ROSTOV-ON-DON: Good, but not good enough.
That was what Juan Antonio Pizzi stated as he declared himself pleased with his team’s performance in the 1-0 defeat to Uruguay on Wednesday night.
But he lamented his side’s lack of firepower as they exited the World Cup after just two matches.
Pizzi had spoken passionately about the need for his side to demonstrate a higher level of focus and performance in Rostov-on-Don after losing their opening game 5-0 to hosts Russia in Moscow last week.
The Argentine got his wish with a display that saw the Green Falcons fight throughout and edge possession against a Uruguay side ranked 14th in the world.
A Luis Suaréz goal midway through the first half after poor goalkeeping from Mohammed Al-Owais, however, was enough to hand the Green Falcons a 12th successive World Cup defeat.
The result means that even with a win against Egypt on Monday, the Green Falcons are no longer capable of progressing to the knock-out stages from Group A.
“We had a lot of ball possession and were able to impose our style of play and distribution,” said Pizzi. “We conceded a goal from a random play and didn’t have the weapons or tools to try to equalize. We kept the ball well and weren’t really troubled defensively, but lacked that ability to score.”
Indeed, for all their possession, Saudi Arabia have managed just three shots on target in 180 minutes of football. Against Russia, they failed to muster a single effort on target and the managed just three against Uruguay, two of which came in the final minutes when they knew they had to score or face elimination. None of the three shots came from a striker.
“This is our weakness. We have good ball possession, but no effectiveness. We lack the depth and skill required to win these games,” Pizzi added. “We have that deficiency and have looked for solutions, but we haven’t quite come up with one yet. But that is one of the reasons great forward are in high demand and are the elite players in world football.”

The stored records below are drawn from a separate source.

**src/rtl/pll_calc_pkg.sv**
```systemverilog
`timescale 1ns/1ps
package pll_calc_pkg;

  // Controller states of the calculator
  typedef enum logic [2:0] {
    ST_IDLE,
    ST_SEARCH,
    ST_MUL,
    ST_FRQ,
    ST_LPD
  } calc_state_e;

  // Width of the range code field
  localparam int unsigned BAND_W = 2;

  // Default arithmetic constants
  localparam int unsigned DEF_MIN_IF_KHZ = 5000;
  localparam int unsigned DEF_DIV_MAX    = 31;
  localparam int unsigned DEF_LP_KHZ     = 10000;
  localparam int unsigned DEF_BAND1_KHZ  = 126000;
  localparam int unsigned DEF_BAND2_KHZ  = 251000;
  localparam int unsigned DEF_BAND3_KHZ  = 501000;

  function automatic int unsigned max2(input int unsigned a, input int unsigned b);
    return (a > b) ? a : b;
  endfunction

endpackage

```
**src/rtl/pll_div_search.sv**
```systemverilog
`timescale 1ns/1ps
// Iterative input divider search: one candidate per cycle.
module pll_div_search #(
  parameter  int unsigned REF_W   = 24,
  parameter  int unsigned MIN_IF  = 5000,
  parameter  int unsigned DIV_MAX = 31,
  parameter  int unsigned DIV_FW  = 5,
  localparam int unsigned THR_W   = $clog2(MIN_IF * (DIV_MAX + 2)) + 1,
  localparam int unsigned CMP_W   = pll_calc_pkg::max2(REF_W, THR_W)
) (
  input  logic              clk,
  input  logic              rst_n,
  input  logic              start,
  input  logic [REF_W-1:0]  ref_khz,
  output logic [DIV_FW-1:0] div_o,
  output logic              done_o
);

  logic              run_q, run_d;
  logic [DIV_FW-1:0] div_q, div_d;
  logic [CMP_W-1:0]  thr_q, thr_d;
  logic              done_q, done_d;
  logic [CMP_W-1:0]  ref_ext;
  logic              step_ok;

  assign ref_ext = CMP_W'(ref_khz);
  // thr_q tracks MIN_IF * (div_q + 1)
  assign step_ok = (ref_ext >= thr_q) && (div_q < DIV_FW'(DIV_MAX));

  always_comb begin
    run_d  = run_q;
    div_d  = div_q;
    thr_d  = thr_q;
    done_d = 1'b0;
    if (start) begin
      run_d = 1'b1;
      div_d = DIV_FW'(1);
      thr_d = CMP_W'(2 * MIN_IF);
    end else if (run_q) begin
      if (step_ok) begin
        div_d = div_q + DIV_FW'(1);
        thr_d = thr_q + CMP_W'(MIN_IF);
      end else begin
        run_d  = 1'b0;
        done_d = 1'b1;
      end
    end
  end

  always_ff @(posedge clk or negedge rst_n) begin
    if (!rst_n) begin
      run_q  <= 1'b0;
      div_q  <= '0;
      thr_q  <= '0;
      done_q <= 1'b0;
    end else begin
      run_q  <= run_d;
      div_q  <= div_d;
      thr_q  <= thr_d;
      done_q <= done_d;
    end
  end

  assign div_o  = div_q;
  assign done_o = done_q;

endmodule

```
**src/rtl/pll_restoring_div.sv**
```systemverilog
`timescale 1ns/1ps
// Unsigned restoring shift-subtract divider, one quotient bit per cycle.
module pll_restoring_div #(
  parameter  int unsigned DW = 32,
  localparam int unsigned CW = $clog2(DW + 1)
) (
  input  logic          clk,
  input  logic          rst_n,
  input  logic          start,
  input  logic [DW-1:0] dividend,
  input  logic [DW-1:0] divisor,
  output logic [DW-1:0] quotient,
  output logic          done
);

  logic [DW-1:0] num_q, num_d;
  logic [DW-1:0] rem_q, rem_d;
  logic [DW-1:0] den_q, den_d;
  logic [CW-1:0] cnt_q, cnt_d;
  logic          run_q, run_d;
  logic          done_q, done_d;
  logic [DW:0]   rem_sh;
  logic [DW:0]   rem_sub;
  logic          fits;

  assign rem_sh  = {rem_q, num_q[DW-1]};
  assign rem_sub = rem_sh - {1'b0, den_q};
  assign fits    = (rem_sh >= {1'b0, den_q});

  always_comb begin
    num_d  = num_q;
    rem_d  = rem_q;
    den_d  = den_q;
    cnt_d  = cnt_q;
    run_d  = run_q;
    done_d = 1'b0;
    if (start) begin
      num_d = dividend;
      den_d = divisor;
      rem_d = '0;
      cnt_d = '0;
      run_d = 1'b1;
    end else if (run_q) begin
      rem_d = fits ? rem_sub[DW-1:0] : rem_sh[DW-1:0];
      num_d = {num_q[DW-2:0], fits};
      cnt_d = cnt_q + CW'(1);
      if (cnt_q == CW'(DW - 1)) begin
        run_d  = 1'b0;
        done_d = 1'b1;
      end
    end
  end

  always_ff @(posedge clk or negedge rst_n) begin
    if (!rst_n) begin
      num_q  <= '0;
      rem_q  <= '0;
      den_q  <= '0;
      cnt_q  <= '0;
      run_q  <= 1'b0;
      done_q <= 1'b0;
    end else begin
      num_q  <= num_d;
      rem_q  <= rem_d;
      den_q  <= den_d;
      cnt_q  <= cnt_d;
      run_q  <= run_d;
      done_q <= done_d;
    end
  end

  assign quotient = num_q;
  assign done     = done_q;

endmodule

```
**src/rtl/pll_band_enc.sv**
```systemverilog
`timescale 1ns/1ps
// Frequency range code from the achieved PLL frequency.
module pll_band_enc #(
  parameter int unsigned FW = 32,
  parameter int unsigned BW = 2,
  parameter int unsigned T1 = 126000,
  parameter int unsigned T2 = 251000,
  parameter int unsigned T3 = 501000
) (
  input  logic [FW-1:0] freq,
  input  logic          mul_zero,
  output logic [BW-1:0] band
);

  always_comb begin
    if (mul_zero)               band = '0;
    else if (freq >= FW'(T3))   band = BW'(3);
    else if (freq >= FW'(T2))   band = BW'(2);
    else if (freq >= FW'(T1))   band = BW'(1);
    else                        band = '0;
  end

endmodule

```
**src/rtl/pll_setting_calc.sv**
```systemverilog
`timescale 1ns/1ps
module pll_setting_calc
  import pll_calc_pkg::*;
#(
  parameter  int unsigned RATE_W     = 24,
  parameter  int unsigned REF_W      = 24,
  parameter  int unsigned MIN_IF_KHZ = DEF_MIN_IF_KHZ,
  parameter  int unsigned DIV_MAX    = DEF_DIV_MAX,
  parameter  int unsigned MUL_W      = 8,
  parameter  int unsigned LP_KHZ     = DEF_LP_KHZ,
  parameter  int unsigned LP_W       = 6,
  localparam int unsigned DIV_FW     = $clog2(DIV_MAX + 1),
  localparam int unsigned CFG_W      = BAND_W + 1 + DIV_FW + MUL_W
) (
  input  logic              clk,
  input  logic              rst_n,
  input  logic              start,
  input  logic [RATE_W-1:0] rate_kbps,
  input  logic [REF_W-1:0]  ref_khz,
  output logic              busy,
  output logic              done,
  output logic              err,
  output logic [CFG_W-1:0]  cfg_word,
  output logic [LP_W-1:0]   lp_code
);

  localparam int unsigned DW      = max2(RATE_W + DIV_FW + 1, REF_W + MUL_W + 1);
  localparam int unsigned LP_STEP = LP_KHZ * 8;

  calc_state_e       state_q, state_d;
  logic [RATE_W-1:0] rate_q;
  logic [REF_W-1:0]  ref_q;
  logic              lat_en;
  logic [DIV_FW-1:0] div_q;
  logic              div_en;
  logic [MUL_W-1:0]  mul_q, mul_sat, mul_eff;
  logic              mul_en;
  logic [BAND_W-1:0] band_q, band_c;
  logic              band_en;
  logic [CFG_W-1:0]  cfg_q, cfg_d;
  logic [LP_W-1:0]   lp_q, lp_d;
  logic              err_q, err_d;
  logic              out_en;
  logic              done_q, done_d;

  logic              srch_start, srch_done;
  logic [DIV_FW-1:0] srch_div;
  logic              dv_start, dv_done;
  logic [DW-1:0]     dv_num, dv_den, dv_quo;

  // ---------------------------------------------------------------
  // Datapath helpers
  // ---------------------------------------------------------------
  assign mul_sat = (|(dv_quo >> MUL_W)) ? {MUL_W{1'b1}} : dv_quo[MUL_W-1:0];
  assign mul_eff = (mul_sat == '0) ? MUL_W'(1) : mul_sat;

  pll_div_search #(
    .REF_W   (REF_W),
    .MIN_IF  (MIN_IF_KHZ),
    .DIV_MAX (DIV_MAX),
    .DIV_FW  (DIV_FW)
  ) u_search (
    .clk     (clk),
    .rst_n   (rst_n),
    .start   (srch_start),
    .ref_khz (ref_q),
    .div_o   (srch_div),
    .done_o  (srch_done)
  );

  pll_restoring_div #(
    .DW (DW)
  ) u_div (
    .clk      (clk),
    .rst_n    (rst_n),
    .start    (dv_start),
    .dividend (dv_num),
    .divisor  (dv_den),
    .quotient (dv_quo),
    .done     (dv_done)
  );

  pll_band_enc #(
    .FW (DW),
    .BW (BAND_W),
    .T1 (DEF_BAND1_KHZ),
    .T2 (DEF_BAND2_KHZ),
    .T3 (DEF_BAND3_KHZ)
  ) u_band (
    .freq     (dv_quo),
    .mul_zero (mul_q == '0),
    .band     (band_c)
  );

  // ---------------------------------------------------------------
  // Sequencer: search, multiplier, achieved frequency, LP divider
  // ---------------------------------------------------------------
  always_comb begin
    state_d    = state_q;
    lat_en     = 1'b0;
    srch_start = 1'b0;
    dv_start   = 1'b0;
    dv_num     = '0;
    dv_den     = '0;
    div_en     = 1'b0;
    mul_en     = 1'b0;
    band_en    = 1'b0;
    out_en     = 1'b0;
    cfg_d      = cfg_q;
    lp_d       = lp_q;
    err_d      = err_q;
    done_d     = 1'b0;
    unique case (state_q)
      ST_IDLE: begin
        if (start) begin
          lat_en = 1'b1;
          if (ref_khz == '0) begin
            out_en = 1'b1;
            cfg_d  = '0;
            lp_d   = '0;
            err_d  = 1'b1;
            done_d = 1'b1;
          end else begin
            srch_start = 1'b1;
            state_d    = ST_SEARCH;
          end
        end
      end
      ST_SEARCH: begin
        if (srch_done) begin
          div_en   = 1'b1;
          dv_start = 1'b1;
          dv_num   = DW'(rate_q) * DW'(srch_div) + DW'(ref_q) - DW'(1);
          dv_den   = DW'(ref_q);
          state_d  = ST_MUL;
        end
      end
      ST_MUL: begin
        if (dv_done) begin
          mul_en   = 1'b1;
          dv_start = 1'b1;
          dv_num   = DW'(ref_q) * DW'(mul_eff);
          dv_den   = DW'(div_q);
          state_d  = ST_FRQ;
        end
      end
      ST_FRQ: begin
        if (dv_done) begin
          band_en  = 1'b1;
          dv_start = 1'b1;
          dv_num   = dv_quo + DW'(LP_STEP - 1);
          dv_den   = DW'(LP_STEP);
          state_d  = ST_LPD;
        end
      end
      ST_LPD: begin
        if (dv_done) begin
          out_en  = 1'b1;
          cfg_d   = {band_q, 1'b0, div_q, mul_q};
          lp_d    = LP_W'(dv_quo - DW'(1));
          err_d   = 1'b0;
          done_d  = 1'b1;
          state_d = ST_IDLE;
        end
      end
      default: state_d = ST_IDLE;
    endcase
  end

  // ---------------------------------------------------------------
  // Registers
  // ---------------------------------------------------------------
  always_ff @(posedge clk or negedge rst_n) begin
    if (!rst_n) begin
      state_q <= ST_IDLE;
      done_q  <= 1'b0;
    end else begin
      state_q <= state_d;
      done_q  <= done_d;
    end
  end

  always_ff @(posedge clk or negedge rst_n) begin
    if (!rst_n) begin
      rate_q <= '0;
      ref_q  <= '0;
    end else if (lat_en) begin
      rate_q <= rate_kbps;
      ref_q  <= ref_khz;
    end
  end

  always_ff @(posedge clk or negedge rst_n) begin
    if (!rst_n) begin
      div_q <= '0;
    end else if (div_en) begin
      div_q <= srch_div;
    end
  end

  always_ff @(posedge clk or negedge rst_n) begin
    if (!rst_n) begin
      mul_q <= '0;
    end else if (mul_en) begin
      mul_q <= mul_sat;
    end
  end

  always_ff @(posedge clk or negedge rst_n) begin
    if (!rst_n) begin
      band_q <= '0;
    end else if (band_en) begin
      band_q <= band_c;
    end
  end

  always_ff @(posedge clk or negedge rst_n) begin
    if (!rst_n) begin
      cfg_q <= '0;
      lp_q  <= '0;
      err_q <= 1'b0;
    end else if (out_en) begin
      cfg_q <= cfg_d;
      lp_q  <= lp_d;
      err_q <= err_d;
    end
  end

  assign busy     = (state_q != ST_IDLE);
  assign done     = done_q;
  assign err      = err_q;
  assign cfg_word = cfg_q;
  assign lp_code  = lp_q;

endmodule

```
**config.mk**
```make
export PLATFORM = sky130hd
export DESIGN_NAME = pll_setting_calc
export DESIGN_NICKNAME = d
export VERILOG_FILES = /design/src/rtl/pll_calc_pkg.sv /design/src/rtl/pll_div_search.sv /design/src/rtl/pll_restoring_div.sv /design/src/rtl/pll_band_enc.sv /design/src/rtl/pll_setting_calc.sv
export SDC_FILE = /design/constraint.sdc
export NUM_CORES = 1
export LEC_CHECK = 0
export BUFFER_PORTS_ARGS = -buffer_cell sky130_fd_sc_hd__clkbuf_2
export CAP_MARGIN = 20
export CORE_UTILIZATION = 45
export CTS_BUF_LIST = sky130_fd_sc_hd__clkbuf_16
export CTS_CLUSTER_SIZE = 25
export DETAILED_ROUTE_END_ITERATION = 8
export PLACE_DENSITY_LB_ADDON = 0.08
export SLEW_MARGIN = 30
export SYNTH_ARGS = -nofsm -noshare
export SYNTH_HDL_FRONTEND = slang
export SYNTH_SLANG_ARGS = --single-unit
```
**constraint.sdc**
```tcl
create_clock -name clk -period 7.4 [get_ports clk]
set_input_delay 1.11 -clock clk [delete_from_list [all_inputs] [get_ports clk]]
set_output_delay 1.11 -clock clk [all_outputs]
set_load 0.05 [all_outputs]
```
==> flow_summary.json <==
{
  "status": "completed",
  "synth_edf_count": 0,
  "syn_area_mm2": 0.0231,
  "wl_met1_mm": 32.8,
  "path_delay_family": "adder cells",
  "start_util_pct": 45.9,
  "die_x_um": 229,
  "insertedDiodeCount": 0,
  "synth-seq-cells": 215,
  "io_pins": 76,
  "critPathRequiredTime_ns": 7.84,
  "start_kind": "register",
  "holdBufCountCts": 0,
  "overflow": 0,
  "core_area_mm2": 0.0504,
  "area_growth_pct": 9.10,
  "grt_pass1_wl_mm": 111,
  "setup_viol": 0,
  "clock_path_buffers": 3,
  "synth_async_sr_flop_share_pct": 100,
  "slowest_delay_ns": 0.56,
  "clock_latency_ns": 0.59,
  "grt_pass1_vias": 19500,
  "cts_buffers": 27,
  "vias": 19000,
  "hold_path.class": "in -> async",
  "multiInputGateArea_mm2": 0.0161,
  "antenna_found_initial": 1,
  "syn-num-nets": 3081,
  "port_buffers": 74,
  "firstDrtPassIters": 5,
  "cts.sinks": 215,
  "routed_via_density": 5.68,
  "max_cap_viol_count": 0,
  "dp_hpwl_mm": 51.6,
  "track_usage_pct": 26.7,
  "timing.final.crit_period_ns": 7.08,
  "wl_met2_mm": 30.0,
  "drc": 0,
  "final_cell_mix": "320 x inv_1, 303 x nand2_1, 224 x fa_1",
  "synth_cell_types": 79,
  "finalHoldViolations": 0,
  "wl_met3_mm": 3.85,
  "final_layout_size_suffix_gt1_share_pct": 9.89,
  "place_congestion": 0.885,
  "fin_skew_ns": 0.0187,
  "critical_path_class": "reg -> reg",
  "htree_levels": 1,
  "grt_max_degree": 158,
  "cp_slowest_cell": "or4_1",
  "worst_pin_slew_ns": 0.855,
  "fill_cells": 4746,
  "dieHeight_um": 229,
  "ant_nets": 0,
  "wl_mm": 68.2,
  "nNetsFinal": 3106,
  "cts_tree": "done",
  "crit_path_frequent_cell": "fa_1",
  "cp_data_arrival_time_ns": 7.53,
  "path_buf_inv": 4,
  "crit_fanout": 19,
  "slew_headroom_pct": 42.9,
  "seq_area_frac_synth_pct": 23.3,
  "avgSynthCellArea_um2": 8.78,
  "top_layer": "met5",
  "dieArea_mm2": 0.0523,
  "regArea_mm2": 0.00538,
  "final_common_cell": "inv_1",
  "rows": 82,
  "synth_top_flop_cell": "dfrtp_1",
  "drt-initial-drc-count": 1556,
  "end_kind": "register",
  "tns_ns": 0,
  "fmax_mhz": 141,
  "finalCritPeriodShare_pct": 95.7,
  "report.final.slew_viol_count": 0,
  "root_buffer": "clkbuf_16",
  "yosysWarnings": 0,
  "post_drt_wl_per_cell_um": 20.3,
  "syn_inst": 2634,
  "clk_pin_slew_ns": 0.06
}
-- sequential cells by signal (all words and copies together) (netlist names), 8 cells and up --
register and count:
ref_q 24, u_search.thr_q 21, mul_q 8, cfg_word 15, u_div.den_q 24, u_div.rem_q 33
rate_q 24, u_div.quotient 33
-- cell usage after synthesis (8+ instances only) --
cell type | n | share of area [%]
ha_1 | 172 | 9.3
o31ai_1 | 11 | 0.36
nor3_1 | 31 | 0.67
mux2i_1 | 14 | 0.61
nor2b_1 | 32 | 0.87
xor2_1 | 41 | 1.6
a211oi_1 | 22 | 0.71
nand3_1 | 45 | 0.97
nor4_1 | 23 | 0.62
dfrtp_1 | 215 | 23
a22o_1 | 21 | 0.80
a21o_1 | 51 | 1.7
xnor2_1 | 54 | 2.0
inv_1 | 315 | 5.1
o221ai_1 | 13 | 0.49
o21bai_1 | 9 | 0.29
fa_1 | 224 | 19
nand2b_1 | 11 | 0.30
o211ai_1 | 10 | 0.32
nand2_1 | 303 | 4.9
or3_1 | 19 | 0.51
nor2_1 | 144 | 2.3
a31oi_1 | 20 | 0.54
o21a_1 | 18 | 0.58
a21oi_1 | 149 | 3.2
and3_1 | 17 | 0.46
nand4_1 | 27 | 0.73
and2_1 | 149 | 4.0
or2_2 | 8 | 0.22
buf_1 | 13 | 0.21
o21ai_0 | 146 | 3.2
mux2_2 | 47 | 2.3
clkbuf_1 | 121 | 2.0
a221oi_1 | 17 | 0.64
-- metal layers --
layer	global-route usage (%)	vias up
met5	0	-
met4	6.31	2
met3	3.39	80
met2	42.0	516
met1	38.9	9497
li1	-	8927
-- final cells by class --
class	instances	area share, %
clock buffer	27	2.68
clock inverter	22	0.610
tap	672	3.33
timing repair buffer	138	3.54
sequential	215	21.3
inverter	315	4.69
multi-input combinational	1962	63.8
-- through the flow --
stage          instance area (um2)  setup slack, ns  hold slack [ns]  cells  utilization [%]
2_1_floorplan                23100            0.579            0.469   2634                -
5_1_grt                      25200         -0.00344            0.487   3351             50.1
4_1_cts                      25100            0.199            0.461   3349             49.9
3_5_place_dp                 24300            0.224            0.482   3300             48.2
3_3_place_gp                 24300            0.371            0.468   3300             48.2
6_report                     25200            0.316            0.445   3351             50.1
-- kinds of logic (layout without fill, tap and decap cells) --
kind of cell	count (synthesis)	after routing	synth area share [%]
and+or+nand+nor	836	836	17.6
AOI/OAI and AO/OA	573	573	16.3
buffers and inverters	457	502	7.51
adders and majority gates	396	396	28.7
DFF	215	215	23.3
xor gates and xnor gates	95	95	3.60
muxes	61	61	2.90
other	1	1	0.0162
-- final timing paths --
path | endpoint | slack, ns | startpoint | depth (start not counted)
worst max-delay path | u_div.quotient[30] | 0.32 | u_div.quotient[22] | 25
worst min-delay path | u_div.cnt_q[4] | 0.44 | rst_n | 1
worst max register to register | u_div.quotient[30] | 0.32 | u_div.quotient[22] | 25
worst min register to register | lp_code[0] | 0.48 | lp_code[0] | 2
max in group asynchronous | u_search.div_o[4] | 5.72 | rst_n | 3
min in group clk | lp_code[0] | 0.48 | lp_code[0] | 2
-- worst register-to-register path: stages, from the launching register on --
cell and delay [ns]:
dfrtp_1 0.42, or4_1 0.56, nor3_2 0.15, nand3_1 0.13, nor2_1 0.16, nand4_1 0.09, buf_4 0.21, or2_2 0.34
buf_4 0.22, and2_1 0.20, fa_1 0.52, fa_1 0.53, fa_1 0.54, inv_1 0.05, fa_1 0.53, inv_1 0.04
ha_1 0.30, a21o_1 0.18, a21oi_1 0.19, o21ai_1 0.15, a21o_1 0.26, a311oi_2 0.39, a221oi_4 0.13, mux2i_1 0.16
a2111oi_2 0.35, a31oi_1 0.13
-- repair_timing --
action | in CTS | in global routing
endpoints found under the setup margin | 0 | 6
gates resized for setup | 0 | 11
buffers inserted | 0 | 1
Power is not shown: default switching activity piles up to over one toggle a cycle in this logic, so the estimate is an artifact.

Pizzi had made four changes ahead of the match, dropping goalkeeper Abdullah Al-Mayouf in favor of Al-Owais and introducing Ali Al-Bulayhi at the heart of the defense alongside Osama Hawsawi. Further upfield, Hattan Bahberi came in for Yahya Al-Shehri and Fahad Al-Muwallad replaced Mohammed Al-Sahlawi. The changes, particularly the inclusion of Bahberi, seemed to give the side more impetus in midfield.
“The difference between the performance in the first game and this game is enormous,” Pizzi said. “The only way to compete at this level is to play at the level we did here. And even then it was not enough even to get a draw. Undoubtedly there were other factors aside from the pressure of playing in the opening game that made a difference, but it’s true that the difference was enormous.”
Many critics had predicted a deluge of goals from the likes of Suarez and Cavani, yet both were kept at bay. Save for a couple of half-chances early on, neither came close to scoring until the 23rd minute.
A corner from Carlos Sanchez sailed into the area and when Al-Owais came for it but failed to connect with his punch, Barcelona forward Suaréz was left with the simplest of tap-ins. He was so caught off-guard, he actually looked surprised as he reeled away in celebration.
“I believe you cannot be relaxed in any match,” Suarez said when asked by a Uruguayan journalist whether he had taken it easy against the Saudis.
“We wanted to win and to progress to the knock-out stage and this game simply showed how difficult it is. That’s the World Cup for you though and we are obviously delighted with how we have performed so far to progress.”
Uruguay coach Oscar Tabarez did not share his striker’s sentiments.
“Saudi Arabia wanted to excel and give a better account of themselves after losing to Russia,” he said.
“They did that very well and we have to respect them. But what surprised me the most is how we played. We underperformed.”